In the entries that follow, the line with "mux2_2 | 45 | 45 |" opens the range and the line with "buf_4 | 10 | 94 |" closes it; repeat that range exactly, both lines included.
:: STORED DATA ::
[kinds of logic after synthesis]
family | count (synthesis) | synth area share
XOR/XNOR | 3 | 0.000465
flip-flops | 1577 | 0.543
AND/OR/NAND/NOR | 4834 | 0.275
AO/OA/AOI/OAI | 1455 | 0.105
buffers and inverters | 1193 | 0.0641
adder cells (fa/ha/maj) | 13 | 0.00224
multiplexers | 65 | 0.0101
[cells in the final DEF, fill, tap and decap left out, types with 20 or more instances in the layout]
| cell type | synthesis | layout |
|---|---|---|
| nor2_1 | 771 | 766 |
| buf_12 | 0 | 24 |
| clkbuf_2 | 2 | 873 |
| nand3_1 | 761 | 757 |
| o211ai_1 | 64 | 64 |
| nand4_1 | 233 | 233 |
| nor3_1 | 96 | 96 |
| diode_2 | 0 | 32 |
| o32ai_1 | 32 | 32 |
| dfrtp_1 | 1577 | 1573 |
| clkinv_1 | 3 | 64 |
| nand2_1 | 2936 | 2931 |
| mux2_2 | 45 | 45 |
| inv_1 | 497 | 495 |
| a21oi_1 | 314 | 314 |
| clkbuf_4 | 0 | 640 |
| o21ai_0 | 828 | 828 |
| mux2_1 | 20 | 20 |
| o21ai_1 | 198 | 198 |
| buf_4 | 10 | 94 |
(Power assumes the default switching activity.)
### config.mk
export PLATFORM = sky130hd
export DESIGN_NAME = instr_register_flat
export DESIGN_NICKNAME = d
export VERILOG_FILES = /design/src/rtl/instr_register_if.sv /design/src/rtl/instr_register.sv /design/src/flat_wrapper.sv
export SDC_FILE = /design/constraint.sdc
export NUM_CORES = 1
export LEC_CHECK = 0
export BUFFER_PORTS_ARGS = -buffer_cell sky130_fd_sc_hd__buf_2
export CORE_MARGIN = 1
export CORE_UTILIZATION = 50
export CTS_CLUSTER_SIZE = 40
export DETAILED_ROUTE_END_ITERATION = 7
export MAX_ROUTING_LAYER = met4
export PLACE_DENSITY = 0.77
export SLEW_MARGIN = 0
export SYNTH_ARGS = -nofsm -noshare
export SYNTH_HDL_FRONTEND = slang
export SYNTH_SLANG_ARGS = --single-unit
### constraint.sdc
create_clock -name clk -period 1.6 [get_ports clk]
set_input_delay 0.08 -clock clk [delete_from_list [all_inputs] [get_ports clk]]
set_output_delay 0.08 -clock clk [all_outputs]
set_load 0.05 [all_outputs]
:::
:: STORED DATA ::
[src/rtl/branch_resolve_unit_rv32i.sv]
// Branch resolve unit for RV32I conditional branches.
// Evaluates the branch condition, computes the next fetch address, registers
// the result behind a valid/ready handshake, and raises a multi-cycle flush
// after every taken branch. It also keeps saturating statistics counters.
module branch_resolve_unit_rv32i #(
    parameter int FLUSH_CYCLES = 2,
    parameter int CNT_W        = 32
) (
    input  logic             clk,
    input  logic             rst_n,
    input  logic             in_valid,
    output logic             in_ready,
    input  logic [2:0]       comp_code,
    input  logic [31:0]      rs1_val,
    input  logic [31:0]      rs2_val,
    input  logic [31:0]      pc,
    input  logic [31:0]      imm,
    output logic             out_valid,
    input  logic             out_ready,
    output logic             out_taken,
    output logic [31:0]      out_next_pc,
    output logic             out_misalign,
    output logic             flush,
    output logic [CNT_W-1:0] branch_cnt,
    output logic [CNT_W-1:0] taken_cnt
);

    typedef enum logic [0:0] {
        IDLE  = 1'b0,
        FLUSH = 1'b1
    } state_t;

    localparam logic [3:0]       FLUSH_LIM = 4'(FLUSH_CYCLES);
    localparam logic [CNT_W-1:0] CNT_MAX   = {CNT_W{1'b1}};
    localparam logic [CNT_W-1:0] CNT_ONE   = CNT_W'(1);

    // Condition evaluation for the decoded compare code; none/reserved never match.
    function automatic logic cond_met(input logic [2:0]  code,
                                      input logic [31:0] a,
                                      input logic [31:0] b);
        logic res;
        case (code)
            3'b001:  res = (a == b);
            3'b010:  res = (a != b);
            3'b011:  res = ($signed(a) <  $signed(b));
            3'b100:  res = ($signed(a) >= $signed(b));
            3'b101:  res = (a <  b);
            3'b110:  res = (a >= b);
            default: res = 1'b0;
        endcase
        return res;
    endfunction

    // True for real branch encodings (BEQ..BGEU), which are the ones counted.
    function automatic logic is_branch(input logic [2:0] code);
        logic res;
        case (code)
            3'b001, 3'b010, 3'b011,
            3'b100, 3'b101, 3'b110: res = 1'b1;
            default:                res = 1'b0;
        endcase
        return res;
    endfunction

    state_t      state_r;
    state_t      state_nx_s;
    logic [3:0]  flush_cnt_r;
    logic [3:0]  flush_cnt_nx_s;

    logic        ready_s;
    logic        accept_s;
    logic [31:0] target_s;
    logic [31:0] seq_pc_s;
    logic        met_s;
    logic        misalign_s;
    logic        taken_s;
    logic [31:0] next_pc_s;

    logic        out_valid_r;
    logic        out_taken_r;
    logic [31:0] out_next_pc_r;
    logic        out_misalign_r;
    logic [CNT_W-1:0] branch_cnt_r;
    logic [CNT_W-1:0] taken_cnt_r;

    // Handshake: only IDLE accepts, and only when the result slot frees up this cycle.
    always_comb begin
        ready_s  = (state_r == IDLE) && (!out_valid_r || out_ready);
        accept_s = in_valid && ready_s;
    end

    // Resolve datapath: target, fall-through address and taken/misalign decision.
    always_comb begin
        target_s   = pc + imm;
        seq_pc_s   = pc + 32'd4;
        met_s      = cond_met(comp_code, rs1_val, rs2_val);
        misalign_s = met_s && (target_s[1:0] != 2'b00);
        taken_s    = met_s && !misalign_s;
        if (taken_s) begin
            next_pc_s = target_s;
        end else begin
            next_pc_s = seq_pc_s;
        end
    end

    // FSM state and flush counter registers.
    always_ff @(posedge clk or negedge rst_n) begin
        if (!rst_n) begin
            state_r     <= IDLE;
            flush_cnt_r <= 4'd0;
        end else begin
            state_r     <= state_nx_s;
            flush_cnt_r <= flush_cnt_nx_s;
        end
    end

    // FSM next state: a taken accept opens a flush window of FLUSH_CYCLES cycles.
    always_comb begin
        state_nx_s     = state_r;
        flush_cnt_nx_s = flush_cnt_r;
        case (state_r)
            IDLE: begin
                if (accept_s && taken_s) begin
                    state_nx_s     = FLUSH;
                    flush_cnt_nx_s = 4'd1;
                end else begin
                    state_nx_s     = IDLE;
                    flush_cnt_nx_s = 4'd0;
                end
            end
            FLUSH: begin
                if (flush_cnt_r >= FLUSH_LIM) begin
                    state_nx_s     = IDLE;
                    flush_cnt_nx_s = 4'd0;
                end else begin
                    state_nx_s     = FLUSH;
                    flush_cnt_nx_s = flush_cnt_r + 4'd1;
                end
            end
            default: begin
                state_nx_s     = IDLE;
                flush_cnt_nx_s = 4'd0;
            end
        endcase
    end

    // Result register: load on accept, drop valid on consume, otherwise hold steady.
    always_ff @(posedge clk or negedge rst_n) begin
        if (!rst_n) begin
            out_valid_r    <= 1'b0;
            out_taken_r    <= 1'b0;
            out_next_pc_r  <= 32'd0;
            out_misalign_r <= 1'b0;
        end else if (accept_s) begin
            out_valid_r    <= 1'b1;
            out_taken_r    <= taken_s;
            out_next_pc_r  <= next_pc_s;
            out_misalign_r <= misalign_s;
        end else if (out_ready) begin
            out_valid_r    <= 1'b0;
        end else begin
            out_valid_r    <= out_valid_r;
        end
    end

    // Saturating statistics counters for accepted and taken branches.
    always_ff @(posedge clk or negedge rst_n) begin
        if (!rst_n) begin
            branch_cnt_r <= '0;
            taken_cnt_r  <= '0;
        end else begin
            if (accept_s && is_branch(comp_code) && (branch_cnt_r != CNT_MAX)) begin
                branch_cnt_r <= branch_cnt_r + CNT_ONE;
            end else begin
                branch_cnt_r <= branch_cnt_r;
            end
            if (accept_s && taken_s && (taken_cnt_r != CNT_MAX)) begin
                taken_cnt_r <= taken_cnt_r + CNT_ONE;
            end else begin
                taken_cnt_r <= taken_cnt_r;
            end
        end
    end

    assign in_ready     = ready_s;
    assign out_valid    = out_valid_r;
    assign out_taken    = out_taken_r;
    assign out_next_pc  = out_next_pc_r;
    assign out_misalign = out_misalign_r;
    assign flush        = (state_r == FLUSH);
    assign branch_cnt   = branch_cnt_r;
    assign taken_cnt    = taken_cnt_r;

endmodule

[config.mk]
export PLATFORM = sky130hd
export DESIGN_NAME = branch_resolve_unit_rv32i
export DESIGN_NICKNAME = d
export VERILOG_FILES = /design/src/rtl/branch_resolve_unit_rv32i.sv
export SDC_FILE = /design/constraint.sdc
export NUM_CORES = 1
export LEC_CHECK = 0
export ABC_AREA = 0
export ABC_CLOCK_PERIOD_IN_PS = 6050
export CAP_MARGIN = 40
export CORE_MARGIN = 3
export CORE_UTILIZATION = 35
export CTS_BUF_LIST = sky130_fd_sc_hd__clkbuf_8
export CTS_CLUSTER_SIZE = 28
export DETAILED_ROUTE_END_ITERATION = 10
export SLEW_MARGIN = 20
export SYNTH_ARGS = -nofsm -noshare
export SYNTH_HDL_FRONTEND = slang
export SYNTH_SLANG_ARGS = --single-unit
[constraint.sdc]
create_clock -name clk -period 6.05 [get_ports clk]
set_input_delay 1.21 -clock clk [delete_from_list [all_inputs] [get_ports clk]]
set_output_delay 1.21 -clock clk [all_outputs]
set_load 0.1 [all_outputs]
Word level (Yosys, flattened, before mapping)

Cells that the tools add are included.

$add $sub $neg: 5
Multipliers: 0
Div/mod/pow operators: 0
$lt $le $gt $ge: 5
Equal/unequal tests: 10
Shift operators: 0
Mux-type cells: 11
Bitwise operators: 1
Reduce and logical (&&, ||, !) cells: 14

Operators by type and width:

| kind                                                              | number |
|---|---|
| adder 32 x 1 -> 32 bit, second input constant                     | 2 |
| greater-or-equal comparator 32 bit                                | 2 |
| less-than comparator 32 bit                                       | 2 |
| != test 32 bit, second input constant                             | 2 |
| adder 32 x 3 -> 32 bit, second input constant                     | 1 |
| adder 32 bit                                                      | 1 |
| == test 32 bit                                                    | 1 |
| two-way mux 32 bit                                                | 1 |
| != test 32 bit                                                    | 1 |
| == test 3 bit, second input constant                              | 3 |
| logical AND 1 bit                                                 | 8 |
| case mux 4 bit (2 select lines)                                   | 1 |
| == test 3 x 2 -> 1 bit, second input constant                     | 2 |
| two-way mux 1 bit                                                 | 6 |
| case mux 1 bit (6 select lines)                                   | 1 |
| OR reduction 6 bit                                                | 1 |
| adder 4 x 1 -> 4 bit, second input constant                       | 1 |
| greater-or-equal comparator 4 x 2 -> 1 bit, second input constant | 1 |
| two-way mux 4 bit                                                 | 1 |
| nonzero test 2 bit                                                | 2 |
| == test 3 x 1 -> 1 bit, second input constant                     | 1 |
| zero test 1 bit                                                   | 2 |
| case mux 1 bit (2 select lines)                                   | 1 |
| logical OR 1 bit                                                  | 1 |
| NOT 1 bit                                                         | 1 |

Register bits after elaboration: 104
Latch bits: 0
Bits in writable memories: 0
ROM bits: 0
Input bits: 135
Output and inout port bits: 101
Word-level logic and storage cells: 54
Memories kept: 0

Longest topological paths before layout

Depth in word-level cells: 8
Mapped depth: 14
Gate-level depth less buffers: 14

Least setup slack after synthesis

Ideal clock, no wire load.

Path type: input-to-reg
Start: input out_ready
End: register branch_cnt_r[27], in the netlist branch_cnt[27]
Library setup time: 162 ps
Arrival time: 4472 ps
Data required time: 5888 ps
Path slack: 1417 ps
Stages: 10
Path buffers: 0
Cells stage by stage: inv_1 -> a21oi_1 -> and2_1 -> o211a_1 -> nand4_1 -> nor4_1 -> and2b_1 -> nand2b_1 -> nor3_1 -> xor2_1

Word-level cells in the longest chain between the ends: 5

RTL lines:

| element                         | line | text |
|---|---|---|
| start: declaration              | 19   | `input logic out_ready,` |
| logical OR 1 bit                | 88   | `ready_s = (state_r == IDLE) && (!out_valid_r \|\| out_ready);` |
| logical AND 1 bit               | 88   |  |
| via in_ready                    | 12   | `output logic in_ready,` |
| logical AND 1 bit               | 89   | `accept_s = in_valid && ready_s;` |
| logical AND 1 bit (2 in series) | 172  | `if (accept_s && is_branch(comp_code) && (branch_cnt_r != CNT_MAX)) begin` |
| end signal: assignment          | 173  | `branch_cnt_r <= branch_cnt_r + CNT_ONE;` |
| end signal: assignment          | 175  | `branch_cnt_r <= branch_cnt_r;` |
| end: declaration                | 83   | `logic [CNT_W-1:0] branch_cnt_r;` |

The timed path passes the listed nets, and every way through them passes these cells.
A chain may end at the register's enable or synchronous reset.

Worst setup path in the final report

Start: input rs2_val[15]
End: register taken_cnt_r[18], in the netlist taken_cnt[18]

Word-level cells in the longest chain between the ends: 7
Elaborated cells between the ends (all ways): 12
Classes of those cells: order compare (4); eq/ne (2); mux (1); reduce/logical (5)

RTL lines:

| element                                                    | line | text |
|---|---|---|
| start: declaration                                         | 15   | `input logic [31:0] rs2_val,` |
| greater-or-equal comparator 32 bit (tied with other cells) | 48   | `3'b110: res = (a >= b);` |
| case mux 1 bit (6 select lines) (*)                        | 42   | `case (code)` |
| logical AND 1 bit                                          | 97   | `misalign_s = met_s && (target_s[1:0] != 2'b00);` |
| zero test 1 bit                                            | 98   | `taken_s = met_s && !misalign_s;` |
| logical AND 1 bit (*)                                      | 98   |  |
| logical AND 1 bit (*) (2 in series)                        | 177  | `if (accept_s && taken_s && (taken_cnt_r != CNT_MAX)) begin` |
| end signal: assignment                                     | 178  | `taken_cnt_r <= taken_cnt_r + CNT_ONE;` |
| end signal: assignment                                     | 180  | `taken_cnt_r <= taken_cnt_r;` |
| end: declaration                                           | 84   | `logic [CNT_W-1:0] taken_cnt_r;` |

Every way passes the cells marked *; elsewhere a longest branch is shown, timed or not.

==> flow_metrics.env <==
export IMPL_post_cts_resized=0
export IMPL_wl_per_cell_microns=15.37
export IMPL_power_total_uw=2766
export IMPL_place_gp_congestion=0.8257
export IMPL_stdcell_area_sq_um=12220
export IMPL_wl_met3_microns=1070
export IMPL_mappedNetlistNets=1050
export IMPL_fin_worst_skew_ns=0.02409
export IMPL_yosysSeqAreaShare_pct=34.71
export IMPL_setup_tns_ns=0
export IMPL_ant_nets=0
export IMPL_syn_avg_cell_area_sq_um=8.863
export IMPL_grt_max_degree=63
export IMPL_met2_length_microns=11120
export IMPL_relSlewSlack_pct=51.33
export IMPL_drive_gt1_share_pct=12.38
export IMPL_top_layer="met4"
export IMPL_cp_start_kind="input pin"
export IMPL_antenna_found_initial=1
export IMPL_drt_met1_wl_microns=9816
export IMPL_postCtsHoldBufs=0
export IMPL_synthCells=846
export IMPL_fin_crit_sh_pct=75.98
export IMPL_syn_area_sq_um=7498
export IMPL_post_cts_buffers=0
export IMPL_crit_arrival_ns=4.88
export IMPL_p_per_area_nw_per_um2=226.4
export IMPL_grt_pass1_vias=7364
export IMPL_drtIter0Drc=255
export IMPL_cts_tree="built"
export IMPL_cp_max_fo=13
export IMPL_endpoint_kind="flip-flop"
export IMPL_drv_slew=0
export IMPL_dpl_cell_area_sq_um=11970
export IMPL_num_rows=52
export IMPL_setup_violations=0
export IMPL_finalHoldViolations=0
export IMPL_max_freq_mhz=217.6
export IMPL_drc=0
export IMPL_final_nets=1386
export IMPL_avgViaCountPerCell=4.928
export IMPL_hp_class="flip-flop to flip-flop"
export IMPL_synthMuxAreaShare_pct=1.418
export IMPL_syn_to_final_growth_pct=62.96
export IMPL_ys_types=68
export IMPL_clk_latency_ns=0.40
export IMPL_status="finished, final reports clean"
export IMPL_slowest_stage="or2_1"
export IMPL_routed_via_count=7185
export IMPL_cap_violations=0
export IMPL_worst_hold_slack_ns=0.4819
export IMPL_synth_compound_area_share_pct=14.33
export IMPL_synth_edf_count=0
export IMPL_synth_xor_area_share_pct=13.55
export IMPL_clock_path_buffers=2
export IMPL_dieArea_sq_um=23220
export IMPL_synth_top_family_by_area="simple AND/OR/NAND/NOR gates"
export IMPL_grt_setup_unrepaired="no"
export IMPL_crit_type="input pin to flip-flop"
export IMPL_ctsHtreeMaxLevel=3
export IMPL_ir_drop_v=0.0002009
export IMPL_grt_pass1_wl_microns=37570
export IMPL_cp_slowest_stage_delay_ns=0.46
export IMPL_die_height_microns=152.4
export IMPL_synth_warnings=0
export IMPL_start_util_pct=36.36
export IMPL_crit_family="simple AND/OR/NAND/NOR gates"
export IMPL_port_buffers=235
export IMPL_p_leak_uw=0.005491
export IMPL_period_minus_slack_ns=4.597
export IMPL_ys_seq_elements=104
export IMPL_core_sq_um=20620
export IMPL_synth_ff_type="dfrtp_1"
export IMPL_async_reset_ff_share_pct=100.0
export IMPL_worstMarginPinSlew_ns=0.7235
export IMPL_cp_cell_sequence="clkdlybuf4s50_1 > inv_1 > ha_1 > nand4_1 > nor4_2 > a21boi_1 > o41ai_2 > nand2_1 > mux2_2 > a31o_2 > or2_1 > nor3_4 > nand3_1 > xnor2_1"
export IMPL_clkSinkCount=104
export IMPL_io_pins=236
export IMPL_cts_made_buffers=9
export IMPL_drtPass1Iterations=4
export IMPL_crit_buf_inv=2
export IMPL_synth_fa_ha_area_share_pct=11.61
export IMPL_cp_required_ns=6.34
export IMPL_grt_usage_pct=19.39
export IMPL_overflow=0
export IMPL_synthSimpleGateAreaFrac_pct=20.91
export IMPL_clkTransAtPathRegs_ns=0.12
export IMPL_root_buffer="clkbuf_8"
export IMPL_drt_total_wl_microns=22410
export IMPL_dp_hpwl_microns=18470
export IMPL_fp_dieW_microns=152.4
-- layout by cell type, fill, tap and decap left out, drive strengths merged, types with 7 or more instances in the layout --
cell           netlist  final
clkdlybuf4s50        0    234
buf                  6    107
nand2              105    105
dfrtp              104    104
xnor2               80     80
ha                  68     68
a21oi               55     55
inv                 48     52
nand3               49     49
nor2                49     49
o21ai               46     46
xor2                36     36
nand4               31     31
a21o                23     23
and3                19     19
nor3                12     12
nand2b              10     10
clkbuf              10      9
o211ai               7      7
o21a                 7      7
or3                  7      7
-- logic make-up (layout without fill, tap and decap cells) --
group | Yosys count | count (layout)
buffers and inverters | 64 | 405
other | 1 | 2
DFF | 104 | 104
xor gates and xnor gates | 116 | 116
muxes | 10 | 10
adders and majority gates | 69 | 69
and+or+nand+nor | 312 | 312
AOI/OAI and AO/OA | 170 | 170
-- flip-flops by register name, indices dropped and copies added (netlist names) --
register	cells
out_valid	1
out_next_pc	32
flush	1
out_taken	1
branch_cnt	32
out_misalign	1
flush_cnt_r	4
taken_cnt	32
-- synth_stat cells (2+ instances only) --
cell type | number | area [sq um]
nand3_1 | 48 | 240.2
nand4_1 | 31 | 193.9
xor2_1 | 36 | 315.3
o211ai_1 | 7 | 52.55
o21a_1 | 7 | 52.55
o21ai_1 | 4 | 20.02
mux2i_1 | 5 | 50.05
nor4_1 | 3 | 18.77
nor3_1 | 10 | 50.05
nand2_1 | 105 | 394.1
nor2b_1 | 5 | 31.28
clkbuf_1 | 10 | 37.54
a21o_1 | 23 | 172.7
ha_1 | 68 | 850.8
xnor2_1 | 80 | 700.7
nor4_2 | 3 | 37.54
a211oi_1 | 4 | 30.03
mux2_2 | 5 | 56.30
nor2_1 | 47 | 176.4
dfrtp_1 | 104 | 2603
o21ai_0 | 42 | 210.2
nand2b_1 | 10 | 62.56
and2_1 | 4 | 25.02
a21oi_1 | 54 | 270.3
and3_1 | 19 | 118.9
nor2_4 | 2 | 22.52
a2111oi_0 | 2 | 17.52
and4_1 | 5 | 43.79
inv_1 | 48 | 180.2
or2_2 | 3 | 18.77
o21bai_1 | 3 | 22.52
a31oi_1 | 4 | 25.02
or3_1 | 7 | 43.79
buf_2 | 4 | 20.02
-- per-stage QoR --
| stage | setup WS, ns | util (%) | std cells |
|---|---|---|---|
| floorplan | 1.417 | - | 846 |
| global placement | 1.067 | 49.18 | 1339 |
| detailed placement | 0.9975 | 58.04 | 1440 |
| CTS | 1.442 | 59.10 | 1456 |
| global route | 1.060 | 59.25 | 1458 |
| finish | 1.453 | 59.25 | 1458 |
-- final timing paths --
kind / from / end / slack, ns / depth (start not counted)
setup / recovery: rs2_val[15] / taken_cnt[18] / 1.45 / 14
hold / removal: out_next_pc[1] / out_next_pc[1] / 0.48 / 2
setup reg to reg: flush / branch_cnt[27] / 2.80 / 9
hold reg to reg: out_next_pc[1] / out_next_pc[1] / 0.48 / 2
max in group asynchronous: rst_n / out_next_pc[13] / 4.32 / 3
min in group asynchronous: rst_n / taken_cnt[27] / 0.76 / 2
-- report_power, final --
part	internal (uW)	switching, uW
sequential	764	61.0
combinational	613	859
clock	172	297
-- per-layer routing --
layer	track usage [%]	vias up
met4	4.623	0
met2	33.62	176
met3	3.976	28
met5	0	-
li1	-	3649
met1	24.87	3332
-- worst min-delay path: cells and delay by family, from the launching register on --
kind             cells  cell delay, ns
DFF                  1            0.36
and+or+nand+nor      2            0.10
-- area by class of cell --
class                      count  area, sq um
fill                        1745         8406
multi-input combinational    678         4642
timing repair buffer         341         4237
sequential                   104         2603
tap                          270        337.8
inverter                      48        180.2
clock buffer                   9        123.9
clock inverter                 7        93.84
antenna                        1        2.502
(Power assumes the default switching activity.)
:::
*TASK RESPONSE:*
| mux2_2 | 45 | 45 |
| inv_1 | 497 | 495 |
| a21oi_1 | 314 | 314 |
| clkbuf_4 | 0 | 640 |
| o21ai_0 | 828 | 828 |
| mux2_1 | 20 | 20 |
| o21ai_1 | 198 | 198 |
| buf_4 | 10 | 94 |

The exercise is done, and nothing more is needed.